Ad Club of New York “I’mpart”s Diversity Training


The Advertising Club of New York is committing $700,000 to “I’mpart,” an initiative to support training programs in high school, college and post-college to promote greater diversity in advertising and marketing, industries notorious for poor inclusion of blacks, Latinos and Asians. “Diversity in advertising has crept into the news again. The gorilla in the room continues to make noise as everyone tries to ignore it.” 

The 2010 census revealed that the U.S. now has more than 50 million Latinos, nearly 40 million African-Americans and almost 15 million Asians, and the paucity of representation and retention of these ethnicities in the C-level suites is alarming.[more]

The cost of the program is being underwritten by selling ads in print and online media assets donated by Fast Company, Essence, The Atlantic, Family Circle, Popular Mechanics, Time, Travel and Leisure and Siempre Mujer, along with CNNMoney, AOL, Daily Candy, Forbes and WhitePages.

“It’s about talking to everybody in the business and raising the issue of diversity in our business,” said Gina Grillo, president and CEO of the Advertising Club of New York. “[Diversity is] good for business and it’s good for the way we operate in our companies.” 

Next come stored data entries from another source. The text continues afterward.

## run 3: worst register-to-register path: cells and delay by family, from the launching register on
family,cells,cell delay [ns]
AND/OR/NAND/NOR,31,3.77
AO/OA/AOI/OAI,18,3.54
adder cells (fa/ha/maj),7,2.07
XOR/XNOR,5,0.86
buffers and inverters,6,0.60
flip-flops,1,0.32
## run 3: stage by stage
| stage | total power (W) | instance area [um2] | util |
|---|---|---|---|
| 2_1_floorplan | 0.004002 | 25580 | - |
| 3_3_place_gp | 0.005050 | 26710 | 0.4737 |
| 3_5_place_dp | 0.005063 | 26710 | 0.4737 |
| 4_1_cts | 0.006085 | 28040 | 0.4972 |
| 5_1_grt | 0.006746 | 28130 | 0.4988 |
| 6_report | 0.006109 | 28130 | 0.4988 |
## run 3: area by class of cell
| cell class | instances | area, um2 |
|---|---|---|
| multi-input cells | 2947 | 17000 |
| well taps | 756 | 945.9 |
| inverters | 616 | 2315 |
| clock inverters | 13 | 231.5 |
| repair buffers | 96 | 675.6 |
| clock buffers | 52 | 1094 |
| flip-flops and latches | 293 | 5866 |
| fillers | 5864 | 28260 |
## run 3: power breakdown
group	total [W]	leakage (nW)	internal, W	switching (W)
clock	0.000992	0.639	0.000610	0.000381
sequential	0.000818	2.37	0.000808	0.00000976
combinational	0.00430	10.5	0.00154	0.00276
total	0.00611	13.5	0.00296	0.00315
**src/rtl/decade_gate_timebase.sv**
```systemverilog
module decade_gate_timebase #(
  parameter int RADIX  = 10,
  parameter int STAGES = 3,
  localparam int CW = $clog2(RADIX),
  localparam int SW = $clog2(STAGES + 1)
) (
  input  logic          clk,
  input  logic          rst,
  input  logic          tick,
  input  logic [SW-1:0] range_sel,
  output logic          gate,
  output logic          gate_end
);

  localparam logic [CW-1:0] TOP = CW'(RADIX - 1);

  logic [CW-1:0] cnt [STAGES];
  logic [STAGES:0] full;
  logic [SW-1:0] act_sel;
  logic tap;
  logic phase_done;

  assign full[0] = 1'b1;

  for (genvar k = 0; k < STAGES; k++) begin : g_stage
    assign full[k+1] = full[k] && (cnt[k] == TOP);

    always_ff @(posedge clk) begin
      if (rst || phase_done)
        cnt[k] <= '0;
      else if (tick && full[k])
        cnt[k] <= (cnt[k] == TOP) ? '0 : cnt[k] + 1'b1;
    end
  end

  always_comb begin
    tap = full[0];
    for (int s = 0; s <= STAGES; s++)
      if (act_sel == SW'(s)) tap = full[STAGES - s];
  end

  assign phase_done = tick && tap;

  always_ff @(posedge clk) begin
    if (rst) begin
      gate     <= 1'b0;
      gate_end <= 1'b0;
      act_sel  <= range_sel;
    end else begin
      gate_end <= phase_done && gate;
      if (phase_done) begin
        gate <= ~gate;
        if (!gate) act_sel <= range_sel;
      end
    end
  end

endmodule

```
--- src/rtl/hdx_echo_tx.sv ---
module hdx_echo_tx #(
  parameter int DEPTH   = 8,
  parameter int DIV_W   = 8,
  parameter int RETRY_W = 4,
  parameter int BO_W    = 3
) (
  input  logic               clk,
  input  logic               rst_n,
  input  logic               in_valid,
  input  logic [7:0]         in_data,
  input  logic               in_last,
  output logic               in_ready,
  input  logic [DIV_W-1:0]   bit_div,
  input  logic [RETRY_W-1:0] max_retry,
  input  logic               rx_line,
  output logic               tx_line,
  output logic               tx_en_n,
  output logic               done,
  output logic               err
);
  localparam int IW  = (DEPTH > 1) ? $clog2(DEPTH) : 1;
  localparam int BCW = BO_W + 5;

  typedef enum logic [1:0] {S_IDLE, S_SEND, S_WAIT} state_t;

  state_t             state_q;
  logic [7:0]         store_q [DEPTH];
  logic [IW-1:0]      wr_q, last_q, idx_q;
  logic [DIV_W-1:0]   cyc_q;
  logic [BCW-1:0]     bit_q;
  logic [RETRY_W-1:0] tries_q;
  logic [15:0]        lfsr_q;
  logic               mism_q, done_q, err_q;
  logic               tx_bit;

  wire         tick    = cyc_q == bit_div - DIV_W'(1);
  wire         sample  = cyc_q == (bit_div >> 1);
  wire [7:0]   cur     = store_q[idx_q];
  wire         bad     = sample && (rx_line != tx_bit);
  wire         collide = mism_q | bad;
  wire [BCW-1:0] bo_len = BCW'(lfsr_q[BO_W-1:0]) * BCW'(10) + BCW'(10);
  wire         accept  = in_valid && state_q == S_IDLE;

  always_comb begin
    if (bit_q == BCW'(0))      tx_bit = 1'b0;
    else if (bit_q == BCW'(9)) tx_bit = 1'b1;
    else                       tx_bit = cur[3'(bit_q - BCW'(1))];
  end

  assign in_ready = state_q == S_IDLE;
  assign tx_en_n  = state_q != S_SEND;
  assign tx_line  = (state_q == S_SEND) ? tx_bit : 1'b1;
  assign done     = done_q;
  assign err      = err_q;

  always_ff @(posedge clk)
    if (accept) store_q[wr_q] <= {wr_q == IW'(0), in_data[6:0]};

  always_ff @(posedge clk or negedge rst_n) begin
    if (!rst_n) begin
      state_q <= S_IDLE;
      wr_q    <= '0;
      last_q  <= '0;
      idx_q   <= '0;
      cyc_q   <= '0;
      bit_q   <= '0;
      tries_q <= '0;
      mism_q  <= 1'b0;
      done_q  <= 1'b0;
      err_q   <= 1'b0;
      lfsr_q  <= 16'hACE1;
    end else begin
      done_q <= 1'b0;
      err_q  <= 1'b0;
      lfsr_q <= {1'b0, lfsr_q[15:1]} ^ (lfsr_q[0] ? 16'hB400 : 16'h0000);
      case (state_q)
        S_IDLE: if (in_valid) begin
          wr_q <= wr_q + IW'(1);
          if (in_last || wr_q == IW'(DEPTH - 1)) begin
            last_q  <= wr_q;
            wr_q    <= '0;
            idx_q   <= '0;
            cyc_q   <= '0;
            bit_q   <= '0;
            mism_q  <= 1'b0;
            tries_q <= '0;
            state_q <= S_SEND;
          end
        end
        S_SEND: begin
          cyc_q  <= tick ? '0 : cyc_q + DIV_W'(1);
          mism_q <= collide;
          if (tick) begin
            if (bit_q == BCW'(9)) begin
              mism_q <= 1'b0;
              bit_q  <= '0;
              if (collide) begin
                idx_q <= '0;
                if (tries_q == max_retry) begin
                  err_q   <= 1'b1;
                  state_q <= S_IDLE;
                end else begin
                  tries_q <= tries_q + RETRY_W'(1);
                  bit_q   <= bo_len;
                  state_q <= S_WAIT;
                end
              end else if (idx_q == last_q) begin
                done_q  <= 1'b1;
                idx_q   <= '0;
                state_q <= S_IDLE;
              end else begin
                idx_q <= idx_q + IW'(1);
              end
            end else begin
              bit_q <= bit_q + BCW'(1);
            end
          end
        end
        S_WAIT: begin
          cyc_q <= tick ? '0 : cyc_q + DIV_W'(1);
          if (tick) begin
            if (bit_q == BCW'(1)) begin
              bit_q   <= '0;
              mism_q  <= 1'b0;
              state_q <= S_SEND;
            end else begin
              bit_q <= bit_q - BCW'(1);
            end
          end
        end
        default: state_q <= S_IDLE;
      endcase
    end
  end
endmodule
$ cat src/rtl/range_clamp.sv
module range_clamp #(
  parameter int NUM_BANKS = 16,
  parameter int DW        = 16,
  localparam int AW       = $clog2(NUM_BANKS),
  localparam int BW       = 2 * DW
) (
  input  logic                 clk,
  input  logic                 rst_n,
  input  logic                 lim_we,
  input  logic [AW-1:0]        lim_waddr,
  input  logic [BW-1:0]        lim_wdata,
  input  logic                 clamp_en,
  input  logic [AW-1:0]        bank_sel,
  input  logic                 in_valid,
  input  logic signed [DW-1:0] in_sample,
  output logic                 out_valid,
  output logic signed [DW-1:0] out_sample
);

  localparam logic [BW-1:0] OPEN_RANGE = {1'b0, {(DW-1){1'b1}}, 1'b1, {(DW-1){1'b0}}};

  logic [BW-1:0]        bank_q [NUM_BANKS];
  logic [BW-1:0]        sel_word;
  logic signed [DW-1:0] sel_lo, sel_hi, clamped, result;

  always_ff @(posedge clk or negedge rst_n) begin
    if (!rst_n) begin
      for (int i = 0; i < NUM_BANKS; i++) bank_q[i] <= OPEN_RANGE;
    end else if (lim_we) begin
      bank_q[lim_waddr] <= lim_wdata;
    end
  end

  assign sel_word = bank_q[bank_sel];
  assign sel_lo   = sel_word[DW-1:0];
  assign sel_hi   = sel_word[BW-1:DW];

  assign clamped = (in_sample < sel_lo) ? sel_lo :
                   (in_sample > sel_hi) ? sel_hi : in_sample;
  assign result  = clamp_en ? clamped : in_sample;

  always_ff @(posedge clk or negedge rst_n) begin
    if (!rst_n) begin
      out_valid  <= 1'b0;
      out_sample <= '0;
    end else begin
      out_valid <= in_valid;
      if (in_valid) out_sample <= result;
    end
  end

endmodule
**config.mk**
```make
export PLATFORM = sky130hd
export DESIGN_NAME = dpwm_gen
export DESIGN_NICKNAME = d
export VERILOG_FILES = /design/src/rtl/dpwm_pkg.sv /design/src/rtl/dpwm_counter.sv /design/src/rtl/dpwm_compare.sv /design/src/rtl/dpwm_fsm.sv /design/src/rtl/dpwm_gen.sv
export SDC_FILE = /design/constraint.sdc
export NUM_CORES = 1
export LEC_CHECK = 0
export BUFFER_PORTS_ARGS = -buffer_cell sky130_fd_sc_hd__buf_4
export CAP_MARGIN = 20
export CORE_ASPECT_RATIO = 1.75
export CORE_UTILIZATION = 25
export DETAILED_ROUTE_END_ITERATION = 10
export SYNTH_ARGS = -nofsm -noshare
export SYNTH_HDL_FRONTEND = slang
export SYNTH_SLANG_ARGS = --single-unit
```
**constraint.sdc**
```tcl
create_clock -name clk -period 4.58 [get_ports clk]
set_clock_uncertainty 0.1 [all_clocks]
set_input_delay 0.916 -clock clk [delete_from_list [all_inputs] [get_ports clk]]
set_output_delay 0.916 -clock clk [all_outputs]
set_load 0.02 [all_outputs]
```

A report from the U.S. Labor Department’s Bureau of Labor Statistics last summer revealed that of 78,000 Americans in advertising and promotions managerial jobs, 9.6% were Hispanic, 2.3% were Asian and less than one percent were African-American. Of 959,000 marketing and sales managers, 5.9% were African-American, 5.1% Hispanic and 5 percent Asian.

Programs slated to receive funding from “I’mpart,” include the High School for Innovation in Advertising and Media in Brooklyn, The Center for Excellence in Advertising at Howard University, Adcolor University, the Torch program for training high school students, and the Hyper Island Master Class training sessions.

A correlative study by Credit Suisse found that companies with at least one woman on board outperformed rivals with no women at the boardroom table 26% during the last six years. “Companies with female directors outperform on share price, show a higher return on equity, and tend to have less debt and higher valuations,” reports The Guardian, and, “ssince 2008, stocks with women on the board have strongly surged ahead.”

“Companies with women on boards really outperformed when the downturn came through in 2008,” said Mary Curtis, director of thematic equity research at Credit Suisse in Johannesburg and an author of the report, to Bloomberg. “Stocks of companies with women on boards tend to be a little more risk averse and have on average a little less debt, which seems to be one of the key reasons why they’ve outperformed so strongly in this particular period.”

Health-care is one example of a more inclusive industry with 73% having at least one female director. “Traditionally some industries have just never really been seen as the domain of a woman, like some of the mining industries or heavy-capital goods industries,” Curtis said. “Women haven’t generally been promoted through the ranks of those industries and then made it up to board level.”

Ever visionary and proactive, Virgin-in-chief Richard Branson this week tweeted about gender diversity on boards, “We are working hard with @Virgin companies to move faster in this direction” (A video from Bloomberg illustrates the effects as “Women as Directors Beat Men-Only Boards.”) 

The AWNY moniker “I’mpart” is acronymic (in part) for promote, attract, retain and train, a much needed initiative for an opaque glass ceiling that persists and now comes in several shades — and, importantly, implies involvement with “I’m part.”